Fun Size Suicide (2006)
I’ve just passed my ten year anniversary of smoking – rewarding myself with a burnt ash cake, complete with tar cream and nicotine icing, with one lit cigarette in the middle which I can’t quite gather the lung capacity to cough out. My only wish? To quit.
I compare my addiction to cigarettes to that of a rocky long-term relationship with a fiery lover. We met behind the high school gym in 1996. She had a dangerous reputation, and I’d often seen her hanging around with the rebellious older kids, in their dark jeans and dirty jackets. When my friend Danny offered to introduce me to her, I was apprehensive yet powerfully intrigued. Against the grey pastels of a fading Saturday afternoon, I held the boutique-blue treasure box, fumbled with a lighter, and soon found myself engaged in a frantically long kiss from heavenly hell. My hands swooned. My lips sizzled. My head sang with merry-go-round dream liqueur. I was coughing with smiles. She was dark and lovely. Smooth and philosophical. She caressed her nutritiously intoxicating fingers across my virgin lungs. Her smell was on my clothes, in my hair, through my veins. Danny, later, partly saw to that, with a can of rexona and the questionable advice of rubbing dandelions into my fingers.

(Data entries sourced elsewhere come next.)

[config.mk]
export PLATFORM = sky130hd
export DESIGN_NAME = i2c_bus_arbiter
export DESIGN_NICKNAME = d
export VERILOG_FILES = /design/src/rtl/i2c_bus_arbiter.sv
export SDC_FILE = /design/constraint.sdc
export NUM_CORES = 1
export LEC_CHECK = 0
export BUFFER_PORTS_ARGS = -buffer_cell sky130_fd_sc_hd__buf_4
export CORE_MARGIN = 4
export CORE_UTILIZATION = 53
export CTS_BUF_LIST = sky130_fd_sc_hd__clkbuf_16
export DETAILED_ROUTE_END_ITERATION = 16
export PLACE_DENSITY = 0.85
export SLEW_MARGIN = 30
export SYNTH_ARGS = -nofsm -noshare
export SYNTH_HDL_FRONTEND = slang
export SYNTH_SLANG_ARGS = --single-unit
[constraint.sdc]
create_clock -name i_clk -period 4.9 [get_ports i_clk]
set_clock_uncertainty 0.05 [all_clocks]
set_input_delay 1.47 -clock i_clk [delete_from_list [all_inputs] [get_ports i_clk]]
set_output_delay 1.47 -clock i_clk [all_outputs]
set_load 0.1 [all_outputs]
[src/rtl/i2c_bus_arbiter.sv]
// i2c_bus_arbiter: shares one byte-level I2C master between NUM_REQ requesters.
// The owner keeps the bus for a whole transaction. Its command stream is muxed
// into the master and master responses are routed back to it. An inactivity
// timeout aborts a stuck transaction, and a bus-free gap separates owners.
// Optional build macro: I2C_ARB_FIXED_PRIO_EN selects fixed priority (lowest
// index wins). The default build uses round-robin arbitration.
module i2c_bus_arbiter #(
  parameter int NUM_REQ        = 2,
  parameter int CMD_W          = 16,
  parameter int MAX_OUT        = 4,
  parameter int TIMEOUT_CYCLES = 100000,
  parameter int GAP_CYCLES     = 130
) (
  input  logic                     i_clk,
  input  logic                     i_rst_n,
  input  logic [NUM_REQ-1:0]       i_req,
  output logic [NUM_REQ-1:0]       o_gnt,
  input  logic [NUM_REQ-1:0]       i_cmd_valid,
  input  logic [NUM_REQ*CMD_W-1:0] i_cmd,
  output logic [NUM_REQ-1:0]       o_cmd_ready,
  output logic                     o_m_cmd_valid,
  output logic [CMD_W-1:0]         o_m_cmd,
  input  logic                     i_m_cmd_ready,
  input  logic                     i_m_rsp_valid,
  input  logic [7:0]               i_m_rsp_data,
  input  logic                     i_m_rsp_err,
  output logic [NUM_REQ-1:0]       o_rsp_valid,
  output logic [7:0]               o_rsp_data,
  output logic                     o_rsp_err,
  output logic                     o_m_abort,
  output logic                     o_timeout,
  output logic                     o_busy
);

  localparam int IDX_W = $clog2(NUM_REQ);
  localparam int OUT_W = $clog2(MAX_OUT + 1);
  localparam int TMO_W = $clog2(TIMEOUT_CYCLES + 1);
  localparam int GAP_W = $clog2(GAP_CYCLES + 1);

  localparam logic [OUT_W-1:0] OUT_MAX  = OUT_W'(MAX_OUT);
  localparam logic [TMO_W-1:0] TMO_LAST = TMO_W'(TIMEOUT_CYCLES - 1);
  localparam logic [GAP_W-1:0] GAP_LAST = GAP_W'(GAP_CYCLES - 1);

  typedef enum logic [1:0] {IDLE, BUSY, DRAIN, RELEASE} state_e;

  state_e             state_q, state_d;
  logic [NUM_REQ-1:0] gnt_q, gnt_d;
  logic [IDX_W-1:0]   own_q, own_d;
  logic [IDX_W-1:0]   last_q, last_d;
  logic [OUT_W-1:0]   out_q, out_d;
  logic [TMO_W-1:0]   tmo_q, tmo_d;
  logic [GAP_W-1:0]   gap_q, gap_d;

  logic [IDX_W-1:0]   winner;
  logic               owned;
  logic               room;
  logic               accept;
  logic               rsp_hit;
  logic               abort;

  // Choose the requester that wins the bus if the arbiter is idle this cycle.
  always_comb begin
    winner = '0;
`ifdef I2C_ARB_FIXED_PRIO_EN
    for (int k = NUM_REQ - 1; k >= 0; k--) begin
      if (i_req[k]) winner = IDX_W'(k);
    end
`else
    for (int k = NUM_REQ; k >= 1; k--) begin
      if (i_req[(int'(last_q) + k) % NUM_REQ]) winner = IDX_W'((int'(last_q) + k) % NUM_REQ);
    end
`endif
  end

  // Owner datapath: command mux, ready fan-out, response routing and abort detect.
  always_comb begin
    owned         = (state_q == BUSY) || (state_q == DRAIN);
    room          = (out_q < OUT_MAX);
    o_m_cmd_valid = (state_q == BUSY) && i_cmd_valid[own_q] && room;
    o_m_cmd       = (state_q == BUSY) ? i_cmd[int'(own_q)*CMD_W +: CMD_W] : '0;
    o_cmd_ready   = '0;
    if ((state_q == BUSY) && i_m_cmd_ready && room) o_cmd_ready[own_q] = 1'b1;
    accept        = o_m_cmd_valid && i_m_cmd_ready;
    rsp_hit       = owned && i_m_rsp_valid && (out_q != '0);
    o_rsp_valid   = '0;
    if (rsp_hit) o_rsp_valid[own_q] = 1'b1;
    o_rsp_data    = owned ? i_m_rsp_data : '0;
    o_rsp_err     = owned && i_m_rsp_err;
    abort         = owned && (tmo_q == TMO_LAST) && !accept && !rsp_hit;
    o_m_abort     = abort;
    o_timeout     = abort;
    o_busy        = (state_q != IDLE);
    o_gnt         = gnt_q;
  end

  // Next-state logic for the arbitration FSM and its counters.
  always_comb begin
    state_d = state_q;
    gnt_d   = gnt_q;
    own_d   = own_q;
    last_d  = last_q;
    out_d   = out_q;
    tmo_d   = tmo_q;
    gap_d   = gap_q;
    case (state_q)
      IDLE: begin
        if (|i_req) begin
          state_d = BUSY;
          own_d   = winner;
          last_d  = winner;
          gnt_d   = NUM_REQ'(1) << winner;
          out_d   = '0;
          tmo_d   = '0;
        end
      end
      BUSY, DRAIN: begin
        if (abort) begin
          state_d = RELEASE;
          gnt_d   = '0;
          out_d   = '0;
          tmo_d   = '0;
          gap_d   = '0;
        end else begin
          if (accept && !rsp_hit) out_d = out_q + 1'b1;
          else if (!accept && rsp_hit) out_d = out_q - 1'b1;
          tmo_d = (accept || rsp_hit) ? '0 : tmo_q + 1'b1;
          if ((state_q == BUSY) && !i_req[own_q]) state_d = DRAIN;
          if ((state_q == DRAIN) && (out_q == '0)) begin
            state_d = RELEASE;
            gnt_d   = '0;
            tmo_d   = '0;
            gap_d   = '0;
          end
        end
      end
      RELEASE: begin
        if (gap_q == GAP_LAST) begin
          state_d = IDLE;
          gap_d   = '0;
        end else begin
          gap_d = gap_q + 1'b1;
        end
      end
      default: state_d = IDLE;
    endcase
  end

  // State register with synchronous active-low reset; requester 0 gets first pick.
  always_ff @(posedge i_clk) begin
    if (!i_rst_n) begin
      state_q <= IDLE;
      gnt_q   <= '0;
      own_q   <= '0;
      last_q  <= IDX_W'(NUM_REQ - 1);
      out_q   <= '0;
      tmo_q   <= '0;
      gap_q   <= '0;
    end else begin
      state_q <= state_d;
      gnt_q   <= gnt_d;
      own_q   <= own_d;
      last_q  <= last_d;
      out_q   <= out_d;
      tmo_q   <= tmo_d;
      gap_q   <= gap_d;
    end
  end

endmodule

==> impl_metrics.py, run 1 <==
metrics = {
    "cts": {
        "clock-sinks": 34,
        "clk_latency_ns": 0.28,
        "htreeDepth": 2,
        "cts_root_buffer": "clkbuf_16",
        "postCtsSetupBuffers": 0,
        "ctsHoldBuffers": 0,
        "cts_tree": "yes",
        "cts_max_path_buffers": 2,
        "clk_pin_slew_ns": 0.05,
        "cts_resized": 0,
        "cts_inserted_buffers": 5,
    },
    "yosys": {
        "synth_edf_count": 0,
        "synth_area_mm2": 0.00224,
        "synth-main-ff-cell": "dfxtp_1",
        "yosys-top-cells-count": "dfxtp_1 (34), nor2_1 (23), nand2_1 (22), a21oi_1 (18), mux2i_1 (18)",
        "synth_warnings": 0,
        "postSynthAreaPerCell_um2": 8.04,
        "synthCells": 278,
        "synthDistinctLibCells": 50,
        "yosysTopAreaCell": "dfxtp_1",
        "ys_seq_area_share_pct": 30.4,
        "synthesis.nets": 335,
        "synth_top_cell_area_share_pct": 30.4,
        "synth_most_common_cell": "dfxtp_1",
        "yosys-top-cells-area": "dfxtp_1 (30%), mux2i_1 (8.1%), nor2b_1 (4.8%)",
        "synthArstFlopShare_pct": 0,
        "synth-seq-cells": 34,
    },
    "floorplanning": {
        "die_x_um": 73.0,
        "pin_count": 84,
        "core_area_mm2": 0.00403,
        "start_util_pct": 55.5,
        "die_h_um": 73.0,
        "std_cell_rows": 23,
        "die-area_mm2": 0.00532,
    },
    "grt": {
        "grt_pass1_vias": 2270,
        "grt_pass1_wl_mm": 10.3,
        "grt_antenna_before_repair": 0,
        "grt_max_degree": 24,
        "grt_remaining_overflow": 0,
        "track_usage_pct": 24.2,
    },
    "drt": {
        "ant_nets": 0,
        "drtIter0Drc": 128,
        "via_per_inst": 5.72,
        "remaining_drc_errors": 0,
        "num_vias": 2338,
        "dr.pass1.iters": 4,
        "totalWireLength_mm": 6.39,
        "wl_per_cell_um": 15.6,
    },
    "worst_setup_path": {
        "worstPathRequired_ns": 3.38,
        "end_kind": "output port",
        "cp_slowest_stage_delay_ns": 0.30,
        "reg2reg_setup_slack_ns": 1.93,
        "cpMostUsedCell": "buf_4",
        "cpMaxStageDelayCell": "buf_4",
        "cp.arrival_ns": 2.71,
        "crit_chain": "buf_4 > mux2_2 > a21oi_1 > nand3_1 > inv_1 > buf_4",
        "path_buf_inv": 3,
        "crit_family": "buffers and inverters",
        "start_kind": "input pin",
        "critical_path_class": "in2out",
        "cp_max_fo": 3,
    },
    "layout": {
        "utilization_pct": 75.6,
        "drive_gt1_share_pct": 28.7,
        "final_nets": 415,
        "diodes": 0,
        "num-fill-cells": 316,
        "finalNonFillerCells": 409,
        "area_growth_pct": 36.3,
    },
    "sta": {
        "finalSetupViolCount": 0,
        "period_minus_slack_ns": 4.23,
        "rsz0062_at_grt": "no",
        "fmax_mhz": 237,
        "tightest_slew_ns": 0.747,
        "timing.final.crit_share_pct": 86.2,
        "hold_viol_final": 0,
        "relSlewSlack_pct": 49.8,
        "setup-tns-final_ns": 0,
        "slew_viol_final": 0,
    },
    "power": {
        "power_density_mw_per_mm2": 489,
        "ir_drop_mv": 0.249,
        "p_leak_nw": 1.28,
    },
    "place": {
        "dp_hpwl_mm": 4.79,
        "port_buffers": 83,
        "routabilityCongestion": 0.820,
        "post-place-cells": 401,
    },
    "run_status": {
        "status": "finished clean",
    },
    "worst_hold_path": {
        "holdCritPathClass": "reg2reg",
    },
    "job": {
        "drv_cap": 0,
    },
}
==> metrics by stage <==
| stage | power, W | setup slack [ns] | hold WS [ns] | area (um2) |
|---|---|---|---|---|
| 2_1_floorplan | 0.00101 | 0.295 | 0.406 | 2240 |
| 3_3_place_gp | 0.00118 | 0.738 | 0.415 | 2890 |
| 3_5_place_dp | 0.00119 | 0.723 | 0.417 | 2900 |
| 4_1_cts | 0.00149 | 0.700 | 0.422 | 3040 |
| 5_1_grt | 0.00154 | 0.513 | 0.455 | 3050 |
| 6_report | 0.00149 | 0.675 | 0.425 | 3050 |
==> flip-flops by register name (all words and copies together) (netlist names) <==
signal,cells
last_q,1
out_q,3
state_q,2
own_q,1
o_gnt,2
tmo_q,17
gap_q,8
==> report_power, final <==
group          switching [W]  internal (W)
sequential         0.0000166      0.000294
clock               0.000112      0.000183
combinational       0.000674      0.000209
==> layout by cell type (no fill, tap or decap), types with 2 or more instances in the layout <==
| cell type | count |
|---|---|
| mux2i_1 | 18 |
| nor3b_2 | 2 |
| nand3b_1 | 2 |
| inv_1 | 13 |
| a21oi_1 | 18 |
| nor2b_1 | 17 |
| or4_1 | 4 |
| nor2_1 | 23 |
| ha_1 | 7 |
| and3_1 | 3 |
| a211oi_1 | 2 |
| o31ai_1 | 4 |
| buf_4 | 86 |
| o21ai_0 | 13 |
| dfxtp_1 | 34 |
| nand4_1 | 6 |
| xnor2_1 | 3 |
| nand2_1 | 22 |
| a31oi_1 | 5 |
| or3_1 | 3 |
| nand3_1 | 14 |
| clkbuf_16 | 5 |
| xor2_1 | 12 |
| or4b_1 | 2 |
| nor3_1 | 4 |
| and2_1 | 13 |
==> area by class of cell <==
| cell class | count | area [um2] | share of cell area [%] |
|---|---|---|---|
| Sequential cell | 34 | 681 | 22.3 |
| Clock buffer | 5 | 125 | 4.11 |
| Multi-Input combinational cell | 219 | 1480 | 48.4 |
| Clock inverter | 3 | 12.5 | 0.411 |
| Tap cell | 50 | 62.6 | 2.05 |
| Inverter | 12 | 45.0 | 1.48 |
| Timing Repair Buffer | 86 | 646 | 21.2 |
==> logic make-up (layout without fill, tap and decap cells) <==
logic type | count (synthesis) | count (layout) | share of synthesized area (%)
AO/OA/AOI/OAI | 53 | 53 | 14.6
XOR/XNOR | 15 | 15 | 5.88
adder cells (fa/ha/maj) | 8 | 8 | 4.81
buffers and inverters | 25 | 106 | 4.48
flip-flops | 34 | 34 | 30.4
multiplexers | 19 | 19 | 8.56
AND/OR/NAND/NOR | 124 | 124 | 31.2
==> routing by layer <==
layer | global-route usage (%) | share of wire (%)
met4 | 8.81 | 1.4
met2 | 40.8 | 48
met1 | 30.8 | 41
met3 | 4.41 | 9.6
met5 | 0 | 0
==> worst reg2reg max path: stages (launching register included) <==
cell	delay [ns]
dfxtp_1	0.40
inv_1	0.09
ha_1	0.64
inv_1	0.24
nor4_4	0.41
a31oi_1	0.14
buf_4	0.21
or4_1	0.53
a31oi_1	0.19
==> final timing paths <==
path	start	end	cells after the start
hold / removal	o_gnt[1]$_SDFFE_PN0P_	o_gnt[1]$_SDFFE_PN0P_	2
setup reg to reg	state_q[0]$_SDFFE_PN0P_	gap_q[6]$_SDFFE_PN0P_	8
hold reg to reg	o_gnt[1]$_SDFFE_PN0P_	o_gnt[1]$_SDFFE_PN0P_	2
setup / recovery	i_cmd_valid[1]	o_timeout	6
(Power assumes the default switching activity.)
==> run 2: changes to the inputs <==
--- a/config.mk
+++ b/config.mk
@@ -5,12 +5,15 @@
 export SDC_FILE = /design/constraint.sdc
 export NUM_CORES = 1
 export LEC_CHECK = 0
+export ABC_AREA = 1
 export BUFFER_PORTS_ARGS = -buffer_cell sky130_fd_sc_hd__buf_4
+export CAP_MARGIN = 10
 export CORE_MARGIN = 4
-export CORE_UTILIZATION = 53
+export CORE_UTILIZATION = 55
 export CTS_BUF_LIST = sky130_fd_sc_hd__clkbuf_16
 export DETAILED_ROUTE_END_ITERATION = 16
-export PLACE_DENSITY = 0.85
+export GPL_TIMING_DRIVEN = 0
+export PLACE_DENSITY = 0.86
 export SLEW_MARGIN = 30
 export SYNTH_ARGS = -nofsm -noshare
 export SYNTH_HDL_FRONTEND = slang
==> impl_metrics.py, run 2 <==
metrics = {
    "yosys": {
        "yosysTopAreaCell": "dfxtp_1",
        "yosys-top-cells-count": "nor2_1 (71), nand2_1 (66), inv_1 (47), dfxtp_1 (34), nand3_1 (30)",
        "synthDistinctLibCells": 30,
        "yosys-top-cells-area": "dfxtp_1 (28%), nor2_1 (11%), nand2_1 (10%)",
        "synth-main-ff-cell": "dfxtp_1",
        "synth_most_common_cell": "nor2_1",
        "synthArstFlopShare_pct": 0,
        "synthCells": 382,
        "synth_warnings": 0,
        "synth-seq-cells": 34,
        "synth_area_mm2": 0.00245,
        "postSynthAreaPerCell_um2": 6.43,
        "ys_seq_area_share_pct": 27.7,
        "synthesis.nets": 439,
        "synth_edf_count": 0,
        "synth_top_cell_area_share_pct": 27.7,
    },
    "grt": {
        "grt_antenna_before_repair": 0,
        "grt_pass1_wl_mm": 11.1,
        "grt_pass1_vias": 2602,
        "grt_remaining_overflow": 0,
        "track_usage_pct": 25.3,
        "grt_max_degree": 11,
    },
    "worst_setup_path": {
        "crit_cells": 10,
        "crit_chain": "buf_4 > nand2_1 > nand2_1 > nand3_4 > nand2_2 > inv_2 > nand2_4 > inv_1 > buf_4 > buf_4",
        "end_kind": "output port",
        "cp.arrival_ns": 2.51,
        "start_kind": "input pin",
        "cp_slowest_stage_delay_ns": 0.27,
        "timing.rr.start": "state_q[0]$_SDFFE_PN0P_",
        "cpMostUsedCell": "buf_4",
        "reg2reg_setup_slack_ns": 2.68,
        "cp_max_fo": 5,
        "crit_family": "buffers and inverters",
        "reg2reg_to": "tmo_q[14]$_SDFFE_PN0P_",
        "path_buf_inv": 5,
        "cpMaxStageDelayCell": "buf_4",
        "worstPathRequired_ns": 3.38,
        "critical_path_class": "in2out",
        "reg2regPathDepth": 15,
    },
    "place": {
        "dp_hpwl_mm": 5.04,
        "port_buffers": 82,
        "routabilityCongestion": 0.900,
    },
    "worst_hold_path": {
        "holdPathStages": 2,
        "hp-start": "out_q[1]$_SDFFE_PN0P_",
        "min_to": "out_q[1]$_SDFFE_PN0P_",
        "holdCritPathClass": "reg2reg",
    },
    "floorplanning": {
        "die-area_mm2": 0.00560,
        "die_h_um": 74.8,
        "core_area_mm2": 0.00432,
        "die_x_um": 74.8,
        "pin_count": 84,
        "start_util_pct": 56.8,
        "std_cell_rows": 24,
    },
    "sta": {
        "fmax_mhz": 248,
        "slew_viol_final": 0,
        "finalSetupViolCount": 0,
        "period_minus_slack_ns": 4.03,
        "rsz0062_at_grt": "no",
        "relSlewSlack_pct": 64.0,
        "hold_viol_final": 0,
        "setup-tns-final_ns": 0,
        "timing.final.crit_share_pct": 82.3,
        "tightest_slew_ns": 0.540,
    },
    "layout": {
        "top_register": "tmo_q",
        "area_growth_pct": 33.1,
        "final_cell_mix": "buf_4 (87), nor2_1 (71), nand2_1 (66)",
        "diodes": 0,
        "largestRegisters": "tmo_q: 17 flops, gap_q: 8 flops, out_q: 3 flops",
        "multi_input_area_mm2": 0.00149,
        "utilization_pct": 75.6,
        "num-fill-cells": 363,
        "ff_latch_area_um2": 681,
        "largest_register_ffs": 17,
        "drive_gt1_share_pct": 25.9,
        "final_nets": 528,
        "final_common_cell": "buf_4",
    },
    "run_status": {
        "status": "finished clean",
    },
    "cts": {
        "cts_inserted_buffers": 5,
        "cts_tree": "yes",
        "clk_pin_slew_ns": 0.05,
        "ctsHoldBuffers": 0,
        "cts_resized": 0,
        "clk_latency_ns": 0.28,
        "clock-sinks": 34,
        "htreeDepth": 2,
        "cts_max_path_buffers": 2,
        "postCtsSetupBuffers": 0,
        "cts_root_buffer": "clkbuf_16",
    },
    "drt": {
        "remaining_drc_errors": 0,
        "wl_per_cell_um": 12.6,
        "drtIter0Drc": 167,
        "totalWireLength_mm": 6.62,
        "num_vias": 2690,
        "via_per_inst": 5.14,
        "dr.pass1.iters": 4,
        "ant_nets": 0,
    },
    "power": {
        "ir_drop_mv": 0.715,
        "power_density_mw_per_mm2": 630,
        "p_leak_nw": 1.53,
    },
    "job": {
        "drv_cap": 0,
    },
}
==> run 2: how the worst max path moves through the flow <==
| stage | from | to | slack, ns |
|---|---|---|---|
| after global routing | i_cmd_valid[0] | o_timeout | 0.77 |
| after detailed placement | i_cmd_valid[1] | o_timeout | 0.86 |
| after CTS | i_cmd_valid[1] | o_timeout | 0.86 |
| after global placement | i_cmd_valid[1] | o_timeout | 0.89 |
| after floorplan | i_cmd_valid[1] | o_m_cmd_valid | 0.44 |
| final | i_cmd_valid[1] | o_timeout | 0.87 |
==> run 2: cells by family after synthesis <==
logic type      Yosys count  share of synthesized area, %
simple gates            207                          40.9
buf+inv                  67                          11.7
compound gates           58                          12.4
flops                    34                          27.7
xor+xnor                  8                          2.85
fa+ha+maj                 8                          4.38
==> run 2: stage by stage <==
stage	hold WS [ns]	setup slack, ns	cell area, um2	total power [W]	instances
floorplan	0.379	0.443	2450	0.00148	382
global placement	0.390	0.886	3140	0.00174	516
detailed placement	0.399	0.862	3140	0.00177	516
CTS	0.411	0.858	3270	0.00206	523
global route	0.440	0.771	3270	0.00217	523
finish	0.420	0.868	3270	0.00206	523
==> run 2: report_power, final <==
part           internal, W  switching, W
Sequential        0.000312     0.0000283
Clock             0.000181      0.000108
Combinational     0.000329       0.00110
==> run 2: layout make-up <==
| class | instances | share of cell area (%) |
|---|---|---|
| tap | 52 | 1.99 |
| clock buffer | 5 | 3.83 |
| multi-input combinational | 281 | 45.5 |
| buffer | 14 | 2.68 |
| clock inverter | 2 | 0.230 |
| sequential | 34 | 20.8 |
| timing repair buffer | 82 | 18.8 |
| inverter | 53 | 6.09 |
==> run 2: per-layer routing <==
metal	up-vias	global-route usage [%]	part of all wire, %
met5	-	0	0
met4	0	7.11	1.2
met3	10	5.74	5.5
met2	74	45.3	51
met1	1213	30.2	43
li1	1393	-	-
==> run 2: tightest hold or removal path, stage by stage (launching register included) <==
cell     delay (ns)
dfxtp_1        0.30
nand2_1        0.06
a21oi_1        0.06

In the early days I had to hide our affair from my Mum, and more dramatically, my girlfriend. I would cradle my forbidden love in the back-shed, or in the toilets at school. There was something about her soulful wisps that provided an artful smokescreen from the sandpaper bluntness of the world. A private cloud laced with silk spores that were able to latch onto the tidal blur of time-chaos and slow it down, allowing my thoughts to coil and interlock with the spiritual cosmos around me.
As time broke-free and motored on, I realised the extent to which my sacred-secret girl was not mine alone. She was gossiping in cafes, swearing in bars, pondering idly at bus stops, humming along to the radio at intersections. She could be wrapped around me, smirking cheekily one moment, and dissolving like a chemical witch, the next. These would be periods devoid of passion, leaving just the empty bitterness of routine and a gloomy realisation that perhaps I needed her more than she could ever need me.
Over the years I would try and leave her. Cursing her memory as I powered along a swimming pool, committed to regaining my natural strength. At parties and bars she would taunt me, like a cunning ex, draping herself across my table, tickling my nostrils with a cruel, delicious feather. For at least six months, I remained defiant, yet despite my small army of self-empowerment, I was unable to resist the enemy campaign of academic deadlines, money troubles and relationship upsets, and sensing the aftermath of my emotional wars, she would swoop in, breathing my men back to life with her thick, medicinal poetry.
And now, our bi-polar union continues, swinging between joyous post-gig moonlight celebrations, and demoralising Monday afternoon fallouts, when I realise what I’m really clutching onto is the idea of escape, and a longing for meditation, and that her love is a cheap vindictive poison that tricks my senses and leaves me anxious and wanting.
There is a pain in my heart. I know this is going to be the hardest break-up of my life.